The current study used previously published data on cancers of the breast, head and neck, endometrium, melanoma, glioma, pancreas and lung to test the association between GARD, RT dose and patient outcomes using two endpoints: time to first recurrence and overall survival. The analysis included 1,615 patients from 11 separate cohorts including seven disease sites. To test whether the GARD-based RT dosing paradigm is associated with the outcomes, a pooled pan-cancer analysis was performed.

“GARD is not a standalone biomarker; rather, it is a dynamic parameter that changes based on the prescribed RT dose, which allows the clinician to directly modulate it,” says Dr. Scott. The higher the GARD value, the higher the predicted therapeutic benefit of radiotherapy at that specific dose, but, he adds, these increases may not always be worth the risk of dose escalation. “Some patients have large increases in GARD with more dose, and some patients do not respond as well near the range of standard of care, so the discussion with the clinician and the treating oncologist’s understanding of the risk-benefit balance remain paramount.”

Implementing GARD and identifying disease-specific targets

Leaving behind a decades-old way of prescribing RT to cancer patients will take time, Dr.
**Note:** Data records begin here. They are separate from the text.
File: config.mk
export PLATFORM = sky130hd
export DESIGN_NAME = xs3_bcd_dec
export DESIGN_NICKNAME = d
export VERILOG_FILES = /design/src/rtl/xs3_pkg.sv /design/src/rtl/xs3_digit_dec.sv /design/src/rtl/xs3_bcd_dec.sv
export SDC_FILE = /design/constraint.sdc
export NUM_CORES = 1
export LEC_CHECK = 0
export CAP_MARGIN = 0
export CORE_ASPECT_RATIO = 2
export CORE_MARGIN = 2
export CORE_UTILIZATION = 45
export DETAILED_ROUTE_END_ITERATION = 7
export PLACE_DENSITY = 0.78
export SLEW_MARGIN = 10
export SYNTH_ARGS = -nofsm -noshare
export SYNTH_HDL_FRONTEND = slang
export SYNTH_SLANG_ARGS = --single-unit
File: constraint.sdc
create_clock -name clk -period 1.41 [get_ports clk]
set_clock_uncertainty 0.1 [all_clocks]
set_input_delay 0.282 -clock clk [delete_from_list [all_inputs] [get_ports clk]]
set_output_delay 0.282 -clock clk [all_outputs]
set_load 0.03 [all_outputs]
File: src/rtl/xs3_pkg.sv
// Shared constants, FSM state type and digit-validity helper for the
// Excess-3 to BCD decoder.
package xs3_pkg;

  localparam logic [3:0] XS3_OFFSET = 4'd3;
  localparam logic [3:0] XS3_MIN    = 4'd3;
  localparam logic [3:0] XS3_MAX    = 4'd12;

  typedef enum logic [1:0] {
    IDLE = 2'd0,
    CONV = 2'd1,
    DONE = 2'd2
  } state_t;

  function automatic logic xs3_digit_valid(input logic [3:0] code);
    return (code >= XS3_MIN) && (code <= XS3_MAX);
  endfunction

endpackage

File: src/rtl/xs3_digit_dec.sv
// Combinational single-digit Excess-3 to BCD decoder. Invalid codes decode
// to 0 with err set.
module xs3_digit_dec
  import xs3_pkg::*;
(
  input  logic [3:0] xs3,
  output logic [3:0] bcd,
  output logic       err
);

  logic valid;

  always_comb begin
    valid = xs3_digit_valid(xs3);
    bcd   = valid ? (xs3 - XS3_OFFSET) : 4'd0;
    err   = ~valid;
  end

endmodule

File: src/rtl/xs3_bcd_dec.sv
// Multi-digit Excess-3 to packed-BCD decoder, one digit per clock, MSD first.
// Define XS3_BIN_OUT_EN to add the out_bin port and its multiply-accumulate.
module xs3_bcd_dec
  import xs3_pkg::*;
#(
  parameter int NDIGITS = 4,
  parameter int BIN_W   = 14
) (
  input  logic                   clk,
  input  logic                   rst,
  input  logic                   in_valid,
  output logic                   in_ready,
  input  logic [4*NDIGITS-1:0]   in_xs3,
  output logic                   out_valid,
  input  logic                   out_ready,
  output logic [4*NDIGITS-1:0]   out_bcd,
  output logic [NDIGITS-1:0]     out_err_mask,
  output logic                   out_err
`ifdef XS3_BIN_OUT_EN
  ,
  output logic [BIN_W-1:0]       out_bin
`endif
);

  localparam int CNT_W = (NDIGITS > 1) ? $clog2(NDIGITS) : 1;

  state_t                 state_q, state_d;
  logic [4*NDIGITS-1:0]   sreg_q, sreg_d;
  logic [CNT_W-1:0]       cnt_q, cnt_d;
  logic [4*NDIGITS-1:0]   bcd_q, bcd_d;
  logic [NDIGITS-1:0]     mask_q, mask_d;
`ifdef XS3_BIN_OUT_EN
  logic [BIN_W-1:0]       bin_q, bin_d;
`endif

  logic [3:0]             dig_bcd;
  logic                   dig_err;
  logic [NDIGITS-1:0]     dig_sel;
  logic                   last_digit;

  xs3_digit_dec u_digit_dec (
    .xs3 (sreg_q[4*NDIGITS-1 -: 4]),
    .bcd (dig_bcd),
    .err (dig_err)
  );

  // Digit position gi is written on the CONV edge where cnt == NDIGITS-1-gi.
  genvar gi;
  generate
    for (gi = 0; gi < NDIGITS; gi++) begin : g_sel
      assign dig_sel[gi] = (cnt_q == CNT_W'(NDIGITS - 1 - gi));
    end
  endgenerate

  assign last_digit = (cnt_q == CNT_W'(NDIGITS - 1));

  always_comb begin
    state_d = state_q;
    sreg_d  = sreg_q;
    cnt_d   = cnt_q;
    bcd_d   = bcd_q;
    mask_d  = mask_q;
`ifdef XS3_BIN_OUT_EN
    bin_d   = bin_q;
`endif
    case (state_q)
      IDLE: begin
        if (in_valid) begin
          sreg_d  = in_xs3;
          cnt_d   = '0;
          bcd_d   = '0;
          mask_d  = '0;
`ifdef XS3_BIN_OUT_EN
          bin_d   = '0;
`endif
          state_d = CONV;
        end
      end
      CONV: begin
        for (int i = 0; i < NDIGITS; i++) begin
          if (dig_sel[i]) begin
            bcd_d[4*i +: 4] = dig_bcd;
            mask_d[i]       = dig_err;
          end
        end
        sreg_d = sreg_q << 4;
`ifdef XS3_BIN_OUT_EN
        bin_d  = bin_q * BIN_W'(10) + BIN_W'(dig_bcd);
`endif
        if (last_digit) begin
          cnt_d   = '0;
          state_d = DONE;
        end else begin
          cnt_d   = cnt_q + CNT_W'(1);
        end
      end
      DONE: begin
        if (out_ready) begin
          state_d = IDLE;
        end
      end
      default: state_d = IDLE;
    endcase
  end

  always_ff @(posedge clk) begin
    if (rst) begin
      state_q <= IDLE;
      sreg_q  <= '0;
      cnt_q   <= '0;
      bcd_q   <= '0;
      mask_q  <= '0;
`ifdef XS3_BIN_OUT_EN
      bin_q   <= '0;
`endif
    end else begin
      state_q <= state_d;
      sreg_q  <= sreg_d;
      cnt_q   <= cnt_d;
      bcd_q   <= bcd_d;
      mask_q  <= mask_d;
`ifdef XS3_BIN_OUT_EN
      bin_q   <= bin_d;
`endif
    end
  end

  assign in_ready     = (state_q == IDLE);
  assign out_valid    = (state_q == DONE);
  assign out_bcd      = bcd_q;
  assign out_err_mask = mask_q;
  assign out_err      = |mask_q;
`ifdef XS3_BIN_OUT_EN
  assign out_bin      = bin_q;
`endif

endmodule

==> results.cfg <==
[floorplan]
io_pins = 43
fp.coreArea_um2 = 4130
start_util_pct = 47.2
die_w_um = 50.5
dieArea_um2 = 4900
rows = 33
fp.dieH_um = 97.1

[clocking]
cts.sinks = 40
clockBufferDepth = 2
cts_root_buf = clkbuf_8
cts_tree = built
clkLatencyLatePin_ns = 0.30
htree_levels = 2
numCtsBuffers = 5
clk_pin_slew_ns = 0.08

[routing]
routed_wl_mm = 6.27
drtAntennaViolNets = 0
via_per_inst = 5.61
dr.pass1.iters = 4
drc_errors = 0
via_count = 2014
routedWlPerCell_um = 17.5
drt_iter0_markers = 60

[worst_setup_path]
path_class = reg2out
critPathMaxFanout = 2
worst_ep_required_time_ns = 1.03
critPathBufInv = 1
path_cells = or4_4 > buf_6
path_delay_family = simple AND/OR/NAND/NOR gates
crit_slowest_cell = or4_4
worstPathArrival_ns = 1.28
start_kind = flop
crit_path_end_kind = output pin
max_stage_delay_ns = 0.53

[power_and_ir_drop]
p_per_area_nw_per_um2 = 967
vdd_drop_max_mv = 0.806
p_total_w = 0.00302
power_leakage_nw = 1.22

[layout]
fin_nets = 332
layout-drive-gt1-share_pct = 46.6
final_cells = 359
fillCellCount = 276
fin_area_um2 = 3130
antenna_cells = 0
final_core_util_pct = 75.7
syn2layout_area_growth_pct = 60.4

[sta]
setup_viol = 20
period_share_pct = 118
rsz0062_at_grt = yes
max_slew_margin_pct = 75.2
fmax_mhz = 601
tightestPinTransition_ns = 0.369
drv_slew = 0
hold_viol_final = 0
min_period_ns = 1.66
setup_ws_ns = -0.255

[global_route]
grt.total_usage_pct = 24.1
gr-total-overflow = 0
grt_max_degree = 32
grt_first_pass_wirelength_mm = 9.05
first_global_vias = 2010
antenna_found_initial = 0

[synth]
synthXorXnorAreaFrac_pct = 0.450
synth_compound_area_share_pct = 21.3
synth_top_family_by_area = simple AND/OR/NAND/NOR gates
syn_area_um2 = 1950
yosysMostFrequentCell = nand2_1
synth_nets = 257
ys_seq_area_share_pct = 41.1
yosys.area_share.simple_pct = 27.4
synth_common_cells = 54 x nand2_1, 40 x dfxtp_1, 27 x a21oi_1
syn_area_per_cell_um2 = 8.43
ys_ff_latch = 40
ys_types = 36
ys.warnings.count = 0
postSynthCellCount = 231
yosysTopAreaCell = dfxtp_1
yosys.area_share.adder_pct = 3.85
synth_area_leaders = dfxtp_1 41%, nand2_1 10%, a21oi_1 6.9%
synth_mux_area_share_pct = 0
netlist.area_leader.share_pct = 41.1
synth-main-ff-cell = dfxtp_1
async_reset_ff_share_pct = 0
synth_edf_count = 0

[place]
hpwlAfterDp_mm = 3.33
placed_cells = 334
port_buffers = 42
place_ws_ns = -0.379
routabilityCongestion = 0.800
placed_area_um2 = 2530

[status]
status = finished with violations
violations = negative setup slack

[job]
cap_violations = 0

[worst_hold_path]
worstHoldPathType = reg2reg
-- through the flow --
| step | hold slack (ns) | setup TNS, ns |
|---|---|---|
| 2_1_floorplan | 0.344 | 0 |
| 3_3_place_gp | 0.344 | -9.89 |
| 3_5_place_dp | 0.348 | -11.44 |
| 4_1_cts | 0.356 | -1.93 |
| 5_1_grt | 0.373 | -3.58 |
| 6_report | 0.361 | -2.56 |
-- final cells by class --
type / count / area (um2) / area share, %
clock buffer: 6 / 72.6 / 2.32
timing repair buffer: 80 / 800 / 25.6
multi-input combinational: 174 / 1310 / 42.0
tap: 52 / 65.1 / 2.08
sequential: 40 / 818 / 26.2
inverter: 5 / 23.8 / 0.761
clock inverter: 2 / 35.0 / 1.12
-- cell families (layout without fill, tap and decap cells) --
family                   after synthesis  count (layout)
flip-flops                            40              40
AO/OA/AOI/OAI                         55              55
XOR/XNOR                               1               1
AND/OR/NAND/NOR                      111             112
buffers and inverters                 18              93
adder cells (fa/ha/maj)                6               6
-- power breakdown --
group | total (W) | internal [W] | switching [W]
clock network | 0.000941 | 0.000526 | 0.000416
logic | 0.000826 | 0.000404 | 0.000422
registers | 0.00125 | 0.00119 | 0.0000629
-- sequential cells by signal, summed over array words and instances (netlist names) --
| name | count |
|---|---|
| sreg_q | 16 |
| state_q | 2 |
| out_err_mask | 4 |
| out_bcd | 16 |
| cnt_q | 2 |
-- per-layer routing --
metal,track usage [%],routed length (um),vias to the layer above
met5,0,0,-
met4,11.4,227,0
met3,3.38,220,20
met2,46.7,3570,79
met1,23.3,2260,974
li1,-,-,941
-- path summary, 6_finish.rpt --
path	startpoint	slack (ns)	endpoint	depth (start not counted)
setup / recovery	out_err_mask[2]$_SDFFE_PP0P_	-0.25	out_err	2
hold / removal	out_bcd[12]$_SDFFE_PP0P_	0.36	out_bcd[12]$_SDFFE_PP0P_	2
setup reg to reg	sreg_q[13]$_SDFFE_PP0P_	-0.21	out_bcd[15]$_SDFFE_PP0P_	7
hold reg to reg	out_bcd[12]$_SDFFE_PP0P_	0.36	out_bcd[12]$_SDFFE_PP0P_	2
-- what timing repair did --
item / in CTS / in global routing
buffers inserted: 13 / 4
resized for setup: 53 / 71
endpoints found under the setup margin: 43 / 47
hold buffers: 0 / 0
pin swaps: 16 / 27
cloned: 3 / 1
-- placed cells by master, fill, tap and decap left out, types with 5 or more instances in the layout --
cell type	instances
nand3_1	5
clkbuf_2	6
clkbuf_8	5
nor2_4	5
nor2_1	15
nand2_1	52
a21oi_1	15
buf_4	30
clkdlybuf4s50_1	18
nand3_2	7
dfxtp_2	5
a311oi_2	9
a21oi_2	12
buf_6	12
dfxtp_1	32
-- worst min-delay path: cells and delay by family (launching register included) --
kind | cells | cell delay (ns)
DFF | 1 | 0.31
and+or+nand+nor | 1 | 0.05
AOI/OAI and AO/OA | 1 | 0.05
No activity file was read; power rests on OpenSTA's default activity.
Scott says, but he is optimistic that the field will soon embrace GARD as a valuable tool for personalizing RT.

“This test is now available from a laboratory at Moffitt Cancer Center and will be available commercially very soon,” he says. “In this paper we show level 1 evidence for GARD’s utility, which should give clinicians the confidence to begin using this genomic decision support tool and adjusting dose within the standard of care. While we are eager to see adoption in the near term, we’re also interested in prospective trials, disease by disease, to begin defining disease-specific GARD-based dosing targets.”